Could you please measure the total disk write for like 60 minutes using iotop -ao
and see what it gives? Make sure that no user can enter the server during that time.
Attached some iotop screenshots. First one created shortly after I started the server, and for the last one, created around 60 minutes after startup, I messed up switching from thread to process view, expecting iotop to summarize the values. Yet, it actually resets the counters, so the values in the last screenshot must be added to the previous one, and the count between 30m and my mess-up is lost.
I also tailed the server log printing the connected players from time to time. This is a server I use to play the game with my kids, so as they are in school right now...

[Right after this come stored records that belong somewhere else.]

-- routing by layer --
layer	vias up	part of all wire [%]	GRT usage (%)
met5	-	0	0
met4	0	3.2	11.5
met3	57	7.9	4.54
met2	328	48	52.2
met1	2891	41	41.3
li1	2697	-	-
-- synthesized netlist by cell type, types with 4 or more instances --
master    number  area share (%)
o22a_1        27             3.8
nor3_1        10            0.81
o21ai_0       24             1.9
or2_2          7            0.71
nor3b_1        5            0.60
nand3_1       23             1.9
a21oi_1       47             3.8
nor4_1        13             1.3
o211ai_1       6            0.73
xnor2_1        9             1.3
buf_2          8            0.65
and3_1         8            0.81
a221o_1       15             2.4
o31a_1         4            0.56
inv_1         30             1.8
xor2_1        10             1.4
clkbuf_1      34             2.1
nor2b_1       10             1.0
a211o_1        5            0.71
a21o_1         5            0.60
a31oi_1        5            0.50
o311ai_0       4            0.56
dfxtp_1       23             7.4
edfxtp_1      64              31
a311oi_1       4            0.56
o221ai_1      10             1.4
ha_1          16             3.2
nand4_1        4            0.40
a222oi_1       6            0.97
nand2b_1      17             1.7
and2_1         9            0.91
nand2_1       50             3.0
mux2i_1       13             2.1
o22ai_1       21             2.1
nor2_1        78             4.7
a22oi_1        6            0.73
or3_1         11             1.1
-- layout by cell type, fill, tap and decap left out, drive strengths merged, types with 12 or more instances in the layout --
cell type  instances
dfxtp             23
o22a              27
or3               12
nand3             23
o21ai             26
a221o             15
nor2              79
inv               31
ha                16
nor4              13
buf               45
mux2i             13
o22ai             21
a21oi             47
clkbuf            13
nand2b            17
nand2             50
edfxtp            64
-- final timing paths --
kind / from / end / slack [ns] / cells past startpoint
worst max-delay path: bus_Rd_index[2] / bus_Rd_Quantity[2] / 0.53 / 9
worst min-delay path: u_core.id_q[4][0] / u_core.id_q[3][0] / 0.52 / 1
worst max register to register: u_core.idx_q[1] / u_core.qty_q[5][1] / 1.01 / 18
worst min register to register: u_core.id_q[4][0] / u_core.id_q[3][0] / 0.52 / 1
===== config.mk =====
export PLATFORM = sky130hd
export DESIGN_NAME = debounce_multi
export DESIGN_NICKNAME = d
export VERILOG_FILES = /design/src/rtl/debounce_pkg.sv /design/src/rtl/debounce_channel.sv /design/src/rtl/debounce_multi.sv
export SDC_FILE = /design/constraint.sdc
export NUM_CORES = 1
export LEC_CHECK = 0
export BUFFER_PORTS_ARGS = -buffer_cell sky130_fd_sc_hd__buf_2
export CAP_MARGIN = 20
export CORE_UTILIZATION = 60
export CTS_CLUSTER_SIZE = 24
export DETAILED_ROUTE_END_ITERATION = 10
export MAX_ROUTING_LAYER = met4
export PLACE_DENSITY_LB_ADDON = 0.12
export SYNTH_ARGS = -nofsm -noshare
export SYNTH_HDL_FRONTEND = slang
export SYNTH_SLANG_ARGS = --single-unit

===== constraint.sdc =====
create_clock -name CLK -period 5.4 [get_ports CLK]
set_input_delay 0.54 -clock CLK [delete_from_list [all_inputs] [get_ports CLK]]
set_output_delay 0.54 -clock CLK [all_outputs]
set_load 0.02 [all_outputs]
$ cat src/rtl/multicycle_control.sv
// Multi-cycle sequencing controller for the 3-bit-opcode core.
// Steps fetch/decode/execute/memory/writeback and drives datapath muxes.
module multicycle_control #(
    parameter int MEM_TIMEOUT = 15,
    parameter int COUNT_W     = 16
) (
    input  logic               clk,
    input  logic               rst,
    input  logic               run,
    input  logic [2:0]         opcode,
    input  logic               zero,
    input  logic               mem_ready,
    output logic               mem_req,
    output logic               mem_we,
    output logic               iord,
    output logic               ir_write,
    output logic               pc_write,
    output logic [1:0]         pc_src,
    output logic               reg_write,
    output logic [1:0]         reg_dst,
    output logic [1:0]         mem_to_reg,
    output logic               alu_src_a,
    output logic [1:0]         alu_src_b,
    output logic [1:0]         alu_op,
    output logic [3:0]         state,
    output logic               retire,
    output logic [COUNT_W-1:0] retired_cnt,
    output logic               fault
);

    typedef enum logic [3:0] {
        S_IDLE     = 4'd0,
        S_FETCH    = 4'd1,
        S_DECODE   = 4'd2,
        S_EXEC_R   = 4'd3,
        S_WB_R     = 4'd4,
        S_EXEC_I   = 4'd5,
        S_WB_I     = 4'd6,
        S_MEM_ADDR = 4'd7,
        S_MEM_RD   = 4'd8,
        S_WB_MEM   = 4'd9,
        S_MEM_WR   = 4'd10,
        S_BRANCH   = 4'd11,
        S_JUMP     = 4'd12,
        S_JAL      = 4'd13,
        S_FAULT    = 4'd15
    } state_t;

    localparam int WW = $clog2(MEM_TIMEOUT + 2);
    localparam logic [WW-1:0] WAIT_LAST = WW'(MEM_TIMEOUT - 1);

    state_t        cur;
    state_t        nxt;
    logic [WW-1:0] wait_cnt;
    logic          mem_state;
    logic          timeout;

    assign mem_state = (cur == S_FETCH) || (cur == S_MEM_RD) || (cur == S_MEM_WR);
    assign timeout   = (MEM_TIMEOUT != 0) && !mem_ready && (wait_cnt == WAIT_LAST);
    assign state     = cur;
    assign fault     = (cur == S_FAULT);

    always_ff @(posedge clk) begin
        if (rst) begin
            cur         <= S_IDLE;
            wait_cnt    <= '0;
            retired_cnt <= '0;
        end else begin
            cur <= nxt;
            // A state change means a fresh request, so the wait count restarts
            if (nxt != cur || mem_ready)
                wait_cnt <= '0;
            else if (mem_state)
                wait_cnt <= wait_cnt + WW'(1);
            if (retire)
                retired_cnt <= retired_cnt + COUNT_W'(1);
        end
    end

    always_comb begin
        nxt        = cur;
        mem_req    = 1'b0;
        mem_we     = 1'b0;
        iord       = 1'b0;
        ir_write   = 1'b0;
        pc_write   = 1'b0;
        pc_src     = 2'b00;
        reg_write  = 1'b0;
        reg_dst    = 2'b00;
        mem_to_reg = 2'b00;
        alu_src_a  = 1'b0;
        alu_src_b  = 2'b00;
        alu_op     = 2'b00;
        retire     = 1'b0;
        case (cur)
            S_IDLE: begin
                if (run)
                    nxt = S_FETCH;
            end
            S_FETCH: begin
                mem_req   = 1'b1;
                alu_src_b = 2'b01;
                if (timeout) begin
                    nxt = S_FAULT;
                end else if (mem_ready) begin
                    ir_write = 1'b1;
                    pc_write = 1'b1;
                    nxt      = S_DECODE;
                end
            end
            S_DECODE: begin
                alu_src_b = 2'b11;
                case (opcode)
                    3'b000, 3'b001: nxt = S_EXEC_R;
                    3'b111:         nxt = S_EXEC_I;
                    3'b100, 3'b101: nxt = S_MEM_ADDR;
                    3'b110:         nxt = S_BRANCH;
                    3'b010:         nxt = S_JUMP;
                    default:        nxt = S_JAL;
                endcase
            end
            S_EXEC_R: begin
                alu_src_a = 1'b1;
                alu_op    = (opcode == 3'b001) ? 2'b11 : 2'b10;
                nxt       = S_WB_R;
            end
            S_WB_R: begin
                reg_write = 1'b1;
                reg_dst   = 2'b01;
                retire    = 1'b1;
            end
            S_EXEC_I: begin
                alu_src_a = 1'b1;
                alu_src_b = 2'b10;
                nxt       = S_WB_I;
            end
            S_WB_I: begin
                reg_write = 1'b1;
                retire    = 1'b1;
            end
            S_MEM_ADDR: begin
                alu_src_a = 1'b1;
                alu_src_b = 2'b10;
                nxt       = opcode[0] ? S_MEM_WR : S_MEM_RD;
            end
            S_MEM_RD: begin
                mem_req = 1'b1;
                iord    = 1'b1;
                if (timeout)
                    nxt = S_FAULT;
                else if (mem_ready)
                    nxt = S_WB_MEM;
            end
            S_WB_MEM: begin
                reg_write  = 1'b1;
                mem_to_reg = 2'b01;
                retire     = 1'b1;
            end
            S_MEM_WR: begin
                mem_req = 1'b1;
                iord    = 1'b1;
                mem_we  = 1'b1;
                if (timeout)
                    nxt = S_FAULT;
                else if (mem_ready)
                    retire = 1'b1;
            end
            S_BRANCH: begin
                alu_src_a = 1'b1;
                alu_op    = 2'b01;
                pc_src    = 2'b01;
                pc_write  = zero;
                retire    = 1'b1;
            end
            S_JUMP: begin
                pc_write = 1'b1;
                pc_src   = 2'b10;
                retire   = 1'b1;
            end
            S_JAL: begin
                reg_write  = 1'b1;
                reg_dst    = 2'b10;
                mem_to_reg = 2'b10;
                pc_write   = 1'b1;
                pc_src     = 2'b10;
                retire     = 1'b1;
            end
            S_FAULT: begin
                nxt = S_FAULT;
            end
            default: begin
                nxt = S_IDLE;
            end
        endcase
        if (retire)
            nxt = run ? S_FETCH : S_IDLE;
    end

endmodule

$ cat config.mk
export PLATFORM = sky130hd
export DESIGN_NAME = multicycle_control
export DESIGN_NICKNAME = d
export VERILOG_FILES = /design/src/rtl/multicycle_control.sv
export SDC_FILE = /design/constraint.sdc
export NUM_CORES = 1
export LEC_CHECK = 0
export CORE_MARGIN = 3
export CORE_UTILIZATION = 45
export CTS_BUF_LIST = sky130_fd_sc_hd__clkbuf_2 sky130_fd_sc_hd__clkbuf_4 sky130_fd_sc_hd__clkbuf_8
export DETAILED_ROUTE_END_ITERATION = 10
export GPL_ROUTABILITY_DRIVEN = 1
export PLACE_DENSITY = 0.87
export SYNTH_ARGS = -nofsm -noshare
export SYNTH_HDL_FRONTEND = slang
export SYNTH_SLANG_ARGS = --single-unit
$ cat constraint.sdc
create_clock -name clk -period 2.15 [get_ports clk]
set_input_delay 0.43 -clock clk [delete_from_list [all_inputs] [get_ports clk]]
set_output_delay 0.43 -clock clk [all_outputs]
set_load 0.01 [all_outputs]
* After elaboration in Yosys (flattened, before gate mapping)
Index checks and enable logic that the tools add are counted.
Word-level totals: bits in registers 25, input bits 8, output and inout bits 39
Operators by class: add/subtract/negate cells 2, equal/unequal tests 22, muxes and demuxes 27, reductions and logical operators 17
Operators with widths (number):
- one-hot mux 4 bit (10 select lines) | 1
- equality test 4 bit, second input constant | 7
- 2-to-1 mux 4 bit | 7
- one-hot mux 4 bit (5 select lines) | 1
- adder 16 x 1 -> 16 bit, second input constant | 1
- equality test 4 x 3 -> 1 bit, second input constant | 4
- one-hot mux 2 bit (2 select lines) | 4
- equality test 3 bit, second input constant | 4
- OR reduction 2 bit | 6
- 2-to-1 mux 1 bit | 10
- equality test 4 x 2 -> 1 bit, second input constant | 2
- OR reduction 4 bit | 2
- one-hot mux 2 bit (3 select lines) | 1
- OR reduction 6 bit | 1
- adder 5 x 1 -> 5 bit, second input constant | 1
- equality test 5 x 4 -> 1 bit, second input constant | 1
- equality test 4 x 1 -> 1 bit, second input constant | 1
- zero test 4 bit | 1
- != test 4 bit | 1
- equality test 3 x 1 -> 1 bit, second input constant | 1
- equality test 3 x 2 -> 1 bit, second input constant | 1
- zero test 3 bit | 1
- logical OR 1 bit | 3
- one-hot mux 1 bit (3 select lines) | 1
- 5 further kinds | 5

* Longest topological paths before layout
Gate-level depths: netlist (run 1).
depth in word-level cells 8, depth in mapped cells 9, gate-level depth less buffers 8

* Least setup slack after synthesis (run 1)
OpenSTA, ideal clock, no wires.
path kind register to register, from register cur[1] (netlist: state[1]), to register wait_cnt[1], library setup time 121 ps, arrival time 1626 ps, data required time 2029 ps, path slack 403 ps, stages on the path, launching flop included 8, clock period less this slack 1747 ps, cells stage by stage dfxtp_1 -> buf_2 -> nor4b_1 -> a221oi_1 -> a41o_1 -> a31oi_1 -> o21bai_2 -> nor2_1
Between the ends: word-level cells in the longest chain between the ends 7
Ends and longest elaborated chain:
- start, declared | line 52 | state_t cur;
- start signal, assigned | line 69 | cur <= nxt;
- equality test 4 bit, or another cell as far along | line 95 | case (cur)
- OR reduction 6 bit (no source line), or another cell as far along
- one-hot mux 4 bit (10 select lines) / one-hot mux 1 bit (2 select lines) (equally long branches) | line 95
- 2-to-1 mux 4 bit | line 195 | if (retire)
- != test 4 bit | line 71 | if (nxt != cur || mem_ready)
- logical OR 1 bit | line 71
- OR reduction 2 bit (no source line)
- end signal, assigned | line 74 | wait_cnt <= wait_cnt + WW'(1);
- end, declared | line 54 | logic [WW-1:0] wait_cnt;
Several ways; a longest one is shown, not always the timed one. A chain may end at the register's enable or synchronous reset.

* Worst setup path in the final report (run 1)
from register cur[1] (netlist: state[1]), to output port mem_to_reg[1]
Between the ends: word-level cells in the longest chain between the ends 2
Ends and longest elaborated chain:
- equality test 4 bit | line 95
- one-hot mux 2 bit (2 select lines) * | line 95
- end, declared | line 21 | output logic [1:0] mem_to_reg,
Mark *: on every way between the ends. The rest lies on a longest branch, timed or not.

==> reports/results.ini, run 1 <==
[status]
status = completed

[worst_setup_path]
worstSetupPathType = flip-flop to output pin
worstPathMaxFanout = 14
cp.arrival_ps = 1660
critPathCaptureType = output pin
cp.required_ps = 1720
worstSetupStartpointType = flip-flop

[detailed_routing]
ant_nets = 0
via_count = 1756
drt_iter0_markers = 70
totalWireLength_um = 4280
route.detailed.drc = 0
vias_per_cell = 5.44
routedWlPerCell_um = 13.2
drt_first_pass_iters = 4

[placed_design]
place_congestion = 0.874
portBuffers = 46
dp.cells = 319
dp_hpwl_um = 3400
placed_area_um2 = 2330

[floorplan]
die_w_um = 67.6
die-area_um2 = 4570
ioPinCount = 47
rows = 21
start_util_pct = 48.8
dieHeight_um = 67.6
core_um2 = 3490

[synthesis]
synth_top_family_by_area = simple AND/OR/NAND/NOR gates
synth_fa_ha_area_share_pct = 2.20
syn-instance-count = 216
yosysSeqAreaShare_pct = 29.3
synth-edff-count = 0
synth_cell_types = 52
synth_xor_area_share_pct = 9.24
synth_area_um2 = 1710
synth-simple-area-share_pct = 31.8
muxShareOfSynthArea_pct = 1.76
yosys-top-cells-area = dfxtp_1 29%, nor2_1 7.0%, xor2_1 5.1%
yosysTopAreaCell = dfxtp_1
synth_commonest_cells = 32 x nor2_1, 25 x dfxtp_1, 18 x nand2_1
synth-main-ff-cell = dfxtp_1
synth_compound_area_share_pct = 19.7
yosys_register_bits = 25
netlist.area_leader.share_pct = 29.3
avgSynthCellArea_um2 = 7.90
ys_warn_count = 0
synthesis.nets = 227
post-synth-top-count-cell = nor2_1
ys_async_sr_fraction_pct = 0

[timing]
worst_clock_skew_ps = 5.16
maxSlewViolCount = 0
post-route-period-util_pct = 97.4
max_freq_mhz = 477
setup_violations = 0
fin_hold_ws_ps = 505
worst_pin_slew_ps = 549
rsz0062_at_grt = true
max_slew_margin_pct = 63.0
period_needed_ps = 2090
hold_viol_final = 0

[grt]
grt_pass1_vias = 1598
grt_usage_pct = 20.3
antenna_found_initial = 0
grt_pass1_wl_um = 7310
grt_max_degree = 21
grt-ovfl-total = 0

[power]
switching_share_pct = 35.6
powerDensity_nw_per_um2 = 624
clkPwrFrac_pct = 18.9
leakage_nw = 1.02
power_switching_mw = 0.537
seq_power_share_pct = 34.9
ir_worst_vdd_v = 0.000436
combPwrFrac_pct = 46.2
p_int_mw = 0.972

[clock_tree]
cts_tree = done
h-tree-depth = 1
cts.sinks = 25
cts_buffer_depth = 2
insertion_delay_ps = 270
cts_hold_buf = 0
clock-root-buffer = clkbuf_8
postCtsSetupBuffers = 0
cts_made_buffers = 3
cts.reportedPaths.clkPinSlew_ps = 90

[layout]
final_area_um2 = 2420
n_antenna_cell = 0
fin_cells = 323
area_growth_pct = 41.8
drive_gt1_share_pct = 17.7
nets = 289
nFillCells = 284

[hold_path]
min_path_type = flip-flop to flip-flop

[run]
maxCapViolCount = 0

[metal layers]
metal  GRT usage, %  share of wire (%)  vias to the layer above
met5              0                  0                        -
met4           4.05               0.72                        0
met3           3.83                3.6                        6
met2           33.9                 50                       28
met1           27.0                 45                      839
li1               -                  -                      883
[worst paths after layout]
| check | start | to | slack [ps] | cells after the start |
|---|---|---|---|---|
| worst max-delay path | state[1] | mem_to_reg[1] | 60 | 3 |
| worst min-delay path | retired_cnt[9] | retired_cnt[9] | 510 | 2 |
| worst max register to register | state[1] | retired_cnt[6] | 250 | 8 |
| worst min register to register | retired_cnt[9] | retired_cnt[9] | 510 | 2 |
[metrics by stage]
stage | setup TNS [ps] | total power [mW] | util (%) | setup WS (ps)
floorplan | 0 | 0.937 | - | 403
global placement | -514 | 1.22 | 66.8 | -152
detailed placement | -1140 | 1.23 | 66.8 | -179
CTS | 0 | 1.51 | 68.6 | 14.7
global route | -1.43 | 1.60 | 69.2 | -1.43
finish | 0 | 1.51 | 69.2 | 55.1
[sequential cells by signal, indices dropped and copies added (netlist names)]
| name | count |
|---|---|
| state | 4 |
| wait_cnt | 5 |
| retired_cnt | 16 |
[power by group through the flow]
stage,Combinational (mW),Sequential (mW),Clock (mW)
floorplan,0.412,0.524,0
global placement,0.688,0.532,0
detailed placement,0.700,0.531,0
CTS,0.696,0.524,0.289
global route,0.760,0.531,0.309
finish,0.698,0.527,0.285
[cell usage in the layout, fill, tap and decap left out, types with 2 or more instances in the layout]
cell type and n:
clkdlybuf4s50_1 32, nor2_1 30, buf_4 25, dfxtp_1 21, nand2_1 17, o21ai_0 12
xor2_1 10, dlygate4sd2_1 10, a21oi_1 8, xnor2_1 8, nor3_1 7, a211oi_1 6
nand4_1 6, nand2b_1 5, nor2b_1 5, inv_1 4, and4_1 4, a31oi_1 4
nand3_1 4, dlymetal6s2s_1 4, and3_1 3, ha_1 3, clkbuf_8 3, mux2i_1 2
nor4bb_1 2, nor3b_1 2, a21boi_0 2, or3_1 2, o211ai_1 2, dfxtp_2 2
dfxtp_4 2
[cells by family (layout without fill, tap and decap cells)]
kind of cell             count (synthesis)  in the layout
AND/OR/NAND/NOR                        102            102
AO/OA/AOI/OAI                           46             46
flip-flops                              25             25
buffers and inverters                   19             80
XOR/XNOR                                18             18
adder cells (fa/ha/maj)                  3              3
multiplexers                             3              3
[cell type report]
| cell class | instances | area, um^2 | share of cell area (%) |
|---|---|---|---|
| well taps | 46 | 57.6 | 2.38 |
| multi-input cells | 172 | 1130 | 46.6 |
| flip-flops and latches | 25 | 510 | 21.1 |
| repair buffers | 72 | 661 | 27.3 |
| clock buffers | 3 | 41.3 | 1.71 |
| inverters | 4 | 15.0 | 0.620 |
| clock inverters | 1 | 7.51 | 0.310 |
[critical path, stage by stage, from the launching register on]
cell and delay (ps):
dfxtp_4 400, or2b_4 290, nor2_1 140, clkdlybuf4s50_1 560
[timing repair]
action	4_1_cts	5_1_grt
pin swaps	1	0
gates resized for setup	21	8
setup endpoints to repair	19	7
Power figures use the tool's default switching activity.
==> inputs of run 2 (changes only) <==
--- a/config.mk
+++ b/config.mk
@@ -8,9 +8,11 @@
 export CORE_MARGIN = 3
 export CORE_UTILIZATION = 45
 export CTS_BUF_LIST = sky130_fd_sc_hd__clkbuf_2 sky130_fd_sc_hd__clkbuf_4 sky130_fd_sc_hd__clkbuf_8
+export CTS_CLUSTER_DIAMETER = 120
 export DETAILED_ROUTE_END_ITERATION = 10
 export GPL_ROUTABILITY_DRIVEN = 1
 export PLACE_DENSITY = 0.87
+export SLEW_MARGIN = 15
 export SYNTH_ARGS = -nofsm -noshare
 export SYNTH_HDL_FRONTEND = slang
 export SYNTH_SLANG_ARGS = --single-unit
==> results of run 2 <==
The final DEF is identical to that of run 1; final timing and power are the same.
==> inputs of run 3 (changes only) <==
--- a/config.mk
+++ b/config.mk
@@ -6,12 +6,13 @@
 export NUM_CORES = 1
 export LEC_CHECK = 0
 export CORE_MARGIN = 3
-export CORE_UTILIZATION = 45
+export CORE_UTILIZATION = 50
 export CTS_BUF_LIST = sky130_fd_sc_hd__clkbuf_2 sky130_fd_sc_hd__clkbuf_4 sky130_fd_sc_hd__clkbuf_8
 export CTS_CLUSTER_DIAMETER = 120
 export DETAILED_ROUTE_END_ITERATION = 10
 export GPL_ROUTABILITY_DRIVEN = 1
-export PLACE_DENSITY = 0.87
+export HOLD_SLACK_MARGIN = 0.12
+export PLACE_DENSITY = 0.94
 export SLEW_MARGIN = 15
 export SYNTH_ARGS = -nofsm -noshare
 export SYNTH_HDL_FRONTEND = slang
==> reports/results.ini, run 3 (synthesis results as in run 1) <==
[clock_tree]
cts.reportedPaths.clkPinSlew_ps = 160  ; was 90 ps
cts_buffer_depth = 2  ; unchanged
clock-root-buffer = clkbuf_4  ; was clkbuf_8
cts_hold_buf = 0  ; unchanged
cts_tree = done  ; unchanged
cts.sinks = 25  ; unchanged
insertion_delay_ps = 330  ; was 270 ps
h-tree-depth = 1  ; unchanged
cts_made_buffers = 3  ; unchanged

[layout]
largest_reg_flops = 16  ; unchanged
final_area_um2 = 2430  ; was 2420 um^2
area_growth_pct = 42.7  ; was 41.8%
n_antenna_cell = 0  ; unchanged
drive_gt1_share_pct = 19.5  ; was 17.7%
nets = 294  ; was 289
layout_common_cells = 32 x nor2_1, 29 x buf_4, 27 x clkdlybuf4s50_1  ; was 32 x clkdlybuf4s50_1, 30 x nor2_1, 25 x buf_4
final_common_cell = nor2_1  ; was clkdlybuf4s50_1
max_flop_register = retired_cnt  ; unchanged
utilization_pct = 77.2  ; was 69.2%

[placed_design]
place_congestion = 0.871  ; was 0.874
placed_area_um2 = 2320  ; was 2330 um^2
dp_hpwl_um = 3600  ; was 3400 um
portBuffers = 46  ; unchanged

[floorplan]
dieHeight_um = 64.4  ; was 67.6 um
core_um2 = 3150  ; was 3490 um^2
ioPinCount = 47  ; unchanged
die_w_um = 64.4  ; was 67.6 um
die-area_um2 = 4150  ; was 4570 um^2
rows = 20  ; was 21
start_util_pct = 54.1  ; was 48.8%

[run]
maxCapViolCount = 0  ; unchanged

[detailed_routing]
m1WireLength_um = 2160  ; was 1930 um
totalWireLength_um = 5570  ; was 4280 um
ant_nets = 0  ; unchanged
vias_per_cell = 6.02  ; was 5.44
routedWlPerCell_um = 17.1  ; was 13.2 um
via_count = 1962  ; was 1756
topRoutingLayerUsed = met4  ; unchanged
dr_wl_met2_um = 2770  ; was 2160 um
drt_iter0_markers = 191  ; was 70
dr_wl_met3_um = 511  ; was 155 um
drt_first_pass_iters = 6  ; was 4
route.detailed.drc = 0  ; unchanged

[power]
ir_worst_vdd_v = 0.000378  ; was 0.000436 V
powerDensity_nw_per_um2 = 629  ; was 624 nW/um^2
leakage_nw = 1.04  ; was 1.02 nW

[worst_setup_path]
cp.arrival_ps = 1660  ; about the same
critPathCaptureType = output pin  ; unchanged
critPathTopFamily = buffers and inverters  ; unchanged
worstSetupStartpointType = flip-flop  ; unchanged
cpPeakStageDelay_ps = 550  ; was 560 ps
path_buf_inv = 3  ; was 1
cp.required_ps = 1720  ; about the same
crit_chain = buf_4 > buf_6 > clkdlybuf4s50_1  ; was or2b_4 > nor2_1 > clkdlybuf4s50_1
cp_slowest_cell = clkdlybuf4s50_1  ; unchanged
worstSetupPathType = flip-flop to output pin  ; unchanged
worstPathMaxFanout = 15  ; was 14

[timing]
maxSlewViolCount = 0  ; unchanged
hold_viol_final = 0  ; unchanged
post-route-period-util_pct = 97.3  ; was 97.4%
setup_violations = 0  ; unchanged
max_slew_margin_pct = 58.5  ; was 63.0%
worst_clock_skew_ps = 22.4  ; was 5.16 ps
rsz0062_at_grt = false  ; was true
worst_pin_slew_ps = 615  ; was 549 ps
max_freq_mhz = 478  ; was 477 MHz
period_needed_ps = 2090  ; about the same

[grt]
antenna_found_initial = 0  ; unchanged
grt-ovfl-total = 0  ; unchanged
grt_pass1_wl_um = 8900  ; was 7310 um
grt_pass1_vias = 1884  ; was 1598
grt_usage_pct = 26.7  ; was 20.3%
grt_max_degree = 21  ; unchanged

[status]
status = completed  ; unchanged

[hold_path]
min_path_type = flip-flop to flip-flop  ; unchanged

run 3: per-stage QoR:
stage / setup WS, ps / std cells / power [mW] / TNS, ps / hold WS (ps)
floorplan: 403 / 216 / 0.937 / 0 / 511
global placement: -148 / 315 / 1.21 / -427 / 483
detailed placement: -197 / 315 / 1.23 / -1080 / 497
CTS: 1.47 / 326 / 1.48 / 0 / 517
global route: 15.1 / 326 / 1.60 / 0 / 576
finish: 57.1 / 326 / 1.53 / 0 / 556
run 3: layer usage:
layer	up-vias	track usage, %
met5	-	0
met3	20	5.20
met4	0	8.18
li1	897	-
met1	904	33.8
met2	141	45.9
run 3: path summary, 6_finish.rpt:
path	endpoint	start	slack [ps]	depth (start not counted)
min	retired_cnt[13]	retired_cnt[13]	560	2
max reg2reg	wait_cnt[4]	state[3]	100	9
min reg2reg	retired_cnt[13]	retired_cnt[13]	560	2
max	state[1]	state[1]	60	3
run 3: final cells by class:
type,count,area (um^2)
tap,44,55.1
clock buffer,3,22.5
clock inverter,1,7.51
sequential,25,508
timing repair buffer,77,681
multi-input combinational,172,1150
inverter,4,15.0
fill,229,718
run 3: power breakdown:
group          switching, mW  leakage, nW  total (mW)  internal [mW]
Combinational          0.409        0.822       0.789          0.380
Clock                  0.150       0.0139       0.221         0.0712
Sequential            0.0338        0.204       0.521          0.487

I'm also experiencing the same issues, see iotop pictures below. I'm running in a KVM virtual machine. Details below. This happened after upgrading to 1.18.1 from 1.17.1. Let me know if you need any more information.
VM Uname: Linux 5.13.0-22-generic #22-Ubuntu SMP Fri Nov 5 13:21:36 UTC 2021 x86_64 x86_64 x86_64 GNU/Linux
VM OS: Ubuntu 21.10 Server
Hypervisor: KVM 1:3.1+dfsg-8+deb10u8, running on Debian 10
CPU: Intel(R) Core(TM) i7-7700 CPU @ 3.60GHz (2 cores allocated to VM)
Memory: 16GB total, 6GB allocated to VM
java -version: openjdk version "18-ea" 2022-03-15
OpenJDK Runtime Environment (build 18-ea+15-Ubuntu-4)
OpenJDK 64-Bit Server VM (build 18-ea+15-Ubuntu-4, mixed mode, sharing)
Server start command: /usr/bin/java -Xmx4G -jar minecraft_server.jar nogui
iotop
[media]
iotop -ao for 60 minutes.
[media]I also can confirm this must be related to redstone-repeater clocks and / or hoppers. Can't say for sure, what exactly causes it, yet, but as soon as I deactivated those circuits the writing stopped.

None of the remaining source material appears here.